[Saved entries]
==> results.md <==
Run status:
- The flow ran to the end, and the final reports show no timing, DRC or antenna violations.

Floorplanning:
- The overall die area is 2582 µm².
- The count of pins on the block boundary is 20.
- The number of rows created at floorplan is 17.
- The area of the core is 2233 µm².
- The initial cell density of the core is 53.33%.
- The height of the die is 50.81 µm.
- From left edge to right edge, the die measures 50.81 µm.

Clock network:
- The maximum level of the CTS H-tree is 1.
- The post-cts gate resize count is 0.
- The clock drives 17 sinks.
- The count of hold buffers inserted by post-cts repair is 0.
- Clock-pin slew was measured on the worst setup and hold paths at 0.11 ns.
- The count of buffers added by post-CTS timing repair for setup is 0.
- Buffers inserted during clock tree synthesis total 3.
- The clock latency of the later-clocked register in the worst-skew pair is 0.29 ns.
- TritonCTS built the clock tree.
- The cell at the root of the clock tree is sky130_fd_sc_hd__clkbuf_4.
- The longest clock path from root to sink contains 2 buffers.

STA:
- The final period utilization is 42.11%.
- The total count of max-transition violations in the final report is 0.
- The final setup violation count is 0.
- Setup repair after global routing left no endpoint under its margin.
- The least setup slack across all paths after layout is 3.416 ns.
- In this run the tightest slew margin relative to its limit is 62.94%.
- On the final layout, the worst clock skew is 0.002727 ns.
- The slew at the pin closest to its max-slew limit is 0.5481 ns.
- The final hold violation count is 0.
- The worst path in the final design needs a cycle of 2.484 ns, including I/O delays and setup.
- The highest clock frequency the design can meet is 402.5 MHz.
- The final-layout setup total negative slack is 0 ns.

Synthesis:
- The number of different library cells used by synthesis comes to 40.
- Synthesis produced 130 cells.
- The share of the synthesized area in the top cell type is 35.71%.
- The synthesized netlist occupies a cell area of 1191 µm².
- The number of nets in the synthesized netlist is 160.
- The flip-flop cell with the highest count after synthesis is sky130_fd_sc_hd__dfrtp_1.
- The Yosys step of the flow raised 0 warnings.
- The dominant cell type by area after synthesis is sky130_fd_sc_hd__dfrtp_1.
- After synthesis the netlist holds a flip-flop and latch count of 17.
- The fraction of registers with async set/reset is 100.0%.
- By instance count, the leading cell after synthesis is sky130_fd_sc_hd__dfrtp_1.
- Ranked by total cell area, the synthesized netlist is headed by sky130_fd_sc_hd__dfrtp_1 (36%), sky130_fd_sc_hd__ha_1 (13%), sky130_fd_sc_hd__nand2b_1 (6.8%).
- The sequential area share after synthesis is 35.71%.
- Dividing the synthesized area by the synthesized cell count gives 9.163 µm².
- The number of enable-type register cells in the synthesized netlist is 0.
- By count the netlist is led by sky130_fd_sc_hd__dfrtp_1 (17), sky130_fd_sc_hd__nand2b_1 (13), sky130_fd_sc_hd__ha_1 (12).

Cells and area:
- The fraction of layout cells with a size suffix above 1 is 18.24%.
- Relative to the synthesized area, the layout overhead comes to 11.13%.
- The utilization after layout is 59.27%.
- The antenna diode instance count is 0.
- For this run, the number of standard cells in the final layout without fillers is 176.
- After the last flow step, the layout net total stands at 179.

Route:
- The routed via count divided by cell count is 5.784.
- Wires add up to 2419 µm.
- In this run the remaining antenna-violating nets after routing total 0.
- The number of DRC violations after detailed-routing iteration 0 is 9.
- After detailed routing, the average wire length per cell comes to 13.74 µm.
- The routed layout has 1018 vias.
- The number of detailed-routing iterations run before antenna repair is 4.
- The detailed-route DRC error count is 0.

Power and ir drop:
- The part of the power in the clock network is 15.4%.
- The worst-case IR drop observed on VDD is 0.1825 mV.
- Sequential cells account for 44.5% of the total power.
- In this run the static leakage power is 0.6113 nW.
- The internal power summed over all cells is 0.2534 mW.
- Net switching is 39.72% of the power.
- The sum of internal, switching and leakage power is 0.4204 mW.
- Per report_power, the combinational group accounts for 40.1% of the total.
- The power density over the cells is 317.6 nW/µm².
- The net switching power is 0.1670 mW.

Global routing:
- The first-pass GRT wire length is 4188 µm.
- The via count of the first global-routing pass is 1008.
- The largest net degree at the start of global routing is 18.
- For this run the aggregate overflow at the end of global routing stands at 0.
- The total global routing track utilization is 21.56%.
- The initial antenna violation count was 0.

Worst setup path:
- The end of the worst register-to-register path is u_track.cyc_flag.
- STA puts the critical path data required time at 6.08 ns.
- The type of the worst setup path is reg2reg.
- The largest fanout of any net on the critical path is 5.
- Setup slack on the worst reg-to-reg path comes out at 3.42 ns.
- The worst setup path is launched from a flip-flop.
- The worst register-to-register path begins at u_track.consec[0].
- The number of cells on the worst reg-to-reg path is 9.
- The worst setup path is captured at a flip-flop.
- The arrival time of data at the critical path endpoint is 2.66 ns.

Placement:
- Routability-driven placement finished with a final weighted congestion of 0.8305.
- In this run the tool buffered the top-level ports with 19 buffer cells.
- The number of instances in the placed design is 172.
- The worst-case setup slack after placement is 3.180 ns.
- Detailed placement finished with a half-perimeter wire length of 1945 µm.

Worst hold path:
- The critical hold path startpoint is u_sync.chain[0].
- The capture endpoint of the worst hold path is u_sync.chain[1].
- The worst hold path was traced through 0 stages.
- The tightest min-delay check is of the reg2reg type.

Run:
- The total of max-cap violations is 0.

---

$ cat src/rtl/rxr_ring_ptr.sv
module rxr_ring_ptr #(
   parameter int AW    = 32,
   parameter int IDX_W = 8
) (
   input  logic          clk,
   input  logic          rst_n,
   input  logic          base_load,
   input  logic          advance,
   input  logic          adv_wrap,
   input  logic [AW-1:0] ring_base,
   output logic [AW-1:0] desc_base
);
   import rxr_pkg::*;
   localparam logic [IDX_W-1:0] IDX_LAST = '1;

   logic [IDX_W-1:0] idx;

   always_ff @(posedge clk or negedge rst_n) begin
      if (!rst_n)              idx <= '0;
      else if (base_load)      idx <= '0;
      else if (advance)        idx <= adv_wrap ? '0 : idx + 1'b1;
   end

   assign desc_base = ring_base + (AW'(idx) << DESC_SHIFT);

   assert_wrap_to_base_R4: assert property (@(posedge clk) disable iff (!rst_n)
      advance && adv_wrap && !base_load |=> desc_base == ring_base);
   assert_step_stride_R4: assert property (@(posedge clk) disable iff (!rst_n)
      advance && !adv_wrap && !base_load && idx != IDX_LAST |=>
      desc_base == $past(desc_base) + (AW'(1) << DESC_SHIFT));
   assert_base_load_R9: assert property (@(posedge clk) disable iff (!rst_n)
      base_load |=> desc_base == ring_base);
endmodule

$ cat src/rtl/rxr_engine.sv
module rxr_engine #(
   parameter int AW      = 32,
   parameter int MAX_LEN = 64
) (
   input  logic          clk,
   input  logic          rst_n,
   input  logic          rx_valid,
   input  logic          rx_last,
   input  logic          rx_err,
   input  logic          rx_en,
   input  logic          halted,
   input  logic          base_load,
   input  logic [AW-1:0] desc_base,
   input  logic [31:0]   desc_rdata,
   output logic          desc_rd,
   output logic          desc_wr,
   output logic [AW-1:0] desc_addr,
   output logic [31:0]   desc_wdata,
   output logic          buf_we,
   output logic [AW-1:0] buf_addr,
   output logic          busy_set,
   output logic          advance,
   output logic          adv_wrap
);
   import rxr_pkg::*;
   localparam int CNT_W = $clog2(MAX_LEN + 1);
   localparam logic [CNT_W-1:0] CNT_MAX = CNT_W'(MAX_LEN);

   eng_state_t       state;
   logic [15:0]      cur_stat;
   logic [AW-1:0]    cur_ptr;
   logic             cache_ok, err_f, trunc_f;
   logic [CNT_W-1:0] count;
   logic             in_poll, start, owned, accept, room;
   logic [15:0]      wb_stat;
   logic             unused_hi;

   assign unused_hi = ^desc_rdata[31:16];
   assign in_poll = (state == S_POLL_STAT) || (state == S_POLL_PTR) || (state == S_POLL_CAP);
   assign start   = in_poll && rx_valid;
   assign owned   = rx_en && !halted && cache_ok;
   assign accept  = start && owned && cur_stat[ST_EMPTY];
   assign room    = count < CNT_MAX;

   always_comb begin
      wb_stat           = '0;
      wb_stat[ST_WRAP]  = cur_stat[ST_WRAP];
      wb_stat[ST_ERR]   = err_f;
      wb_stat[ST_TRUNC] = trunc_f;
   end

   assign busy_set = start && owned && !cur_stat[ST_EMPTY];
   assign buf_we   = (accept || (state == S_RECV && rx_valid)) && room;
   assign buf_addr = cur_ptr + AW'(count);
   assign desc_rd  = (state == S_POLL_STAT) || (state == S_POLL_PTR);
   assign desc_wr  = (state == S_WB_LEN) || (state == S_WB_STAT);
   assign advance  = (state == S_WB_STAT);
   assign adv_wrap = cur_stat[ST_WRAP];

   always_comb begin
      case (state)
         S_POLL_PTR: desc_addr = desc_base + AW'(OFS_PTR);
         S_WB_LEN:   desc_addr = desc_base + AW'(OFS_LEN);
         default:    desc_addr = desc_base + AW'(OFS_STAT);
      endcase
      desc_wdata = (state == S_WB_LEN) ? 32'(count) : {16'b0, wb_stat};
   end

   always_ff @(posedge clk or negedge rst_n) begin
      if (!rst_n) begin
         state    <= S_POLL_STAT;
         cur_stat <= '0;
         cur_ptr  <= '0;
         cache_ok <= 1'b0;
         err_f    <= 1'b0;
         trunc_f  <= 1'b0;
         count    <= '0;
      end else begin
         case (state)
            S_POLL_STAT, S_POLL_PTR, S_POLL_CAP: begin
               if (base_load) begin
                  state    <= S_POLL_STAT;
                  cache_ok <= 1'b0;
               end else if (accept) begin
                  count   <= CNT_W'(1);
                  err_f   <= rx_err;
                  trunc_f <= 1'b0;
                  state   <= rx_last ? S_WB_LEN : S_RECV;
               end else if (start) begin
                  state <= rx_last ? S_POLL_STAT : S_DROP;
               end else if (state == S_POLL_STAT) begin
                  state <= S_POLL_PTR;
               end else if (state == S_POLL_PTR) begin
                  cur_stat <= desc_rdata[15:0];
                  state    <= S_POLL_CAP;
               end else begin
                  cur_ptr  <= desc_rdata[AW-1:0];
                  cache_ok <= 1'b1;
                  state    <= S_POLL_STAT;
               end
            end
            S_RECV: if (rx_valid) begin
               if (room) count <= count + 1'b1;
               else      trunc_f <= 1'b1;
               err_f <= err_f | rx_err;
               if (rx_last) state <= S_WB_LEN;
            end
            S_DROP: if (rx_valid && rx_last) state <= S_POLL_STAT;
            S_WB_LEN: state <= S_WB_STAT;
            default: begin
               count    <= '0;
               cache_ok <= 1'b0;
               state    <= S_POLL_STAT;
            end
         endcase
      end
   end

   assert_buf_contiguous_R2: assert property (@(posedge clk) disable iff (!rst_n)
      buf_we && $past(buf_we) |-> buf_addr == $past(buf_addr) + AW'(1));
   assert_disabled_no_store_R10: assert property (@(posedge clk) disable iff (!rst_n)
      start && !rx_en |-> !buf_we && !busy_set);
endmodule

--

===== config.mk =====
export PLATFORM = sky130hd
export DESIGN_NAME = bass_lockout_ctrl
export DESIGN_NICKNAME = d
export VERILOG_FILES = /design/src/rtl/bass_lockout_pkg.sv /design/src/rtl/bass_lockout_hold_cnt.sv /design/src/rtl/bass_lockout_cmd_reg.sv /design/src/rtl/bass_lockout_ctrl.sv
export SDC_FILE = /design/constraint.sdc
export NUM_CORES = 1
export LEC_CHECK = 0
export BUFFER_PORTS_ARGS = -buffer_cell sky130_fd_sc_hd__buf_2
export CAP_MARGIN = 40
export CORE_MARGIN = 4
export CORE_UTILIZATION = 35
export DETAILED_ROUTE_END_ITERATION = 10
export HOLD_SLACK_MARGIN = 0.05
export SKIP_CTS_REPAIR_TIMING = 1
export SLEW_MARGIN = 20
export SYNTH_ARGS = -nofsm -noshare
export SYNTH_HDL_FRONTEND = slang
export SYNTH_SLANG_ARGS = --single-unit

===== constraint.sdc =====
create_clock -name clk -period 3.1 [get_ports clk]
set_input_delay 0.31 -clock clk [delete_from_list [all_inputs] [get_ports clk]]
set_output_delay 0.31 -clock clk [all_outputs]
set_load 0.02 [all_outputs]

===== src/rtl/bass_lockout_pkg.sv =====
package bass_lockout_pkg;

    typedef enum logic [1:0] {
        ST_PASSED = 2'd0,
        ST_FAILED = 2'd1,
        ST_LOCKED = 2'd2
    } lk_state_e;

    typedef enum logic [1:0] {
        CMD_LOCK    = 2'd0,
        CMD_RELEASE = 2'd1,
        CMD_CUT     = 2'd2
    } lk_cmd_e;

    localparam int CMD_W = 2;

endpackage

> **TASK INSTRUCTIONS**
Wherever the line holding "- The highest" falls in the entries above, copy exactly from it through the line holding "- The dominant", inclusive, and add nothing.

> **COMPLETED EXERCISE**
- The highest clock frequency the design can meet is 402.5 MHz.
- The final-layout setup total negative slack is 0 ns.

Synthesis:
- The number of different library cells used by synthesis comes to 40.
- Synthesis produced 130 cells.
- The share of the synthesized area in the top cell type is 35.71%.
- The synthesized netlist occupies a cell area of 1191 µm².
- The number of nets in the synthesized netlist is 160.
- The flip-flop cell with the highest count after synthesis is sky130_fd_sc_hd__dfrtp_1.
- The Yosys step of the flow raised 0 warnings.
- The dominant cell type by area after synthesis is sky130_fd_sc_hd__dfrtp_1.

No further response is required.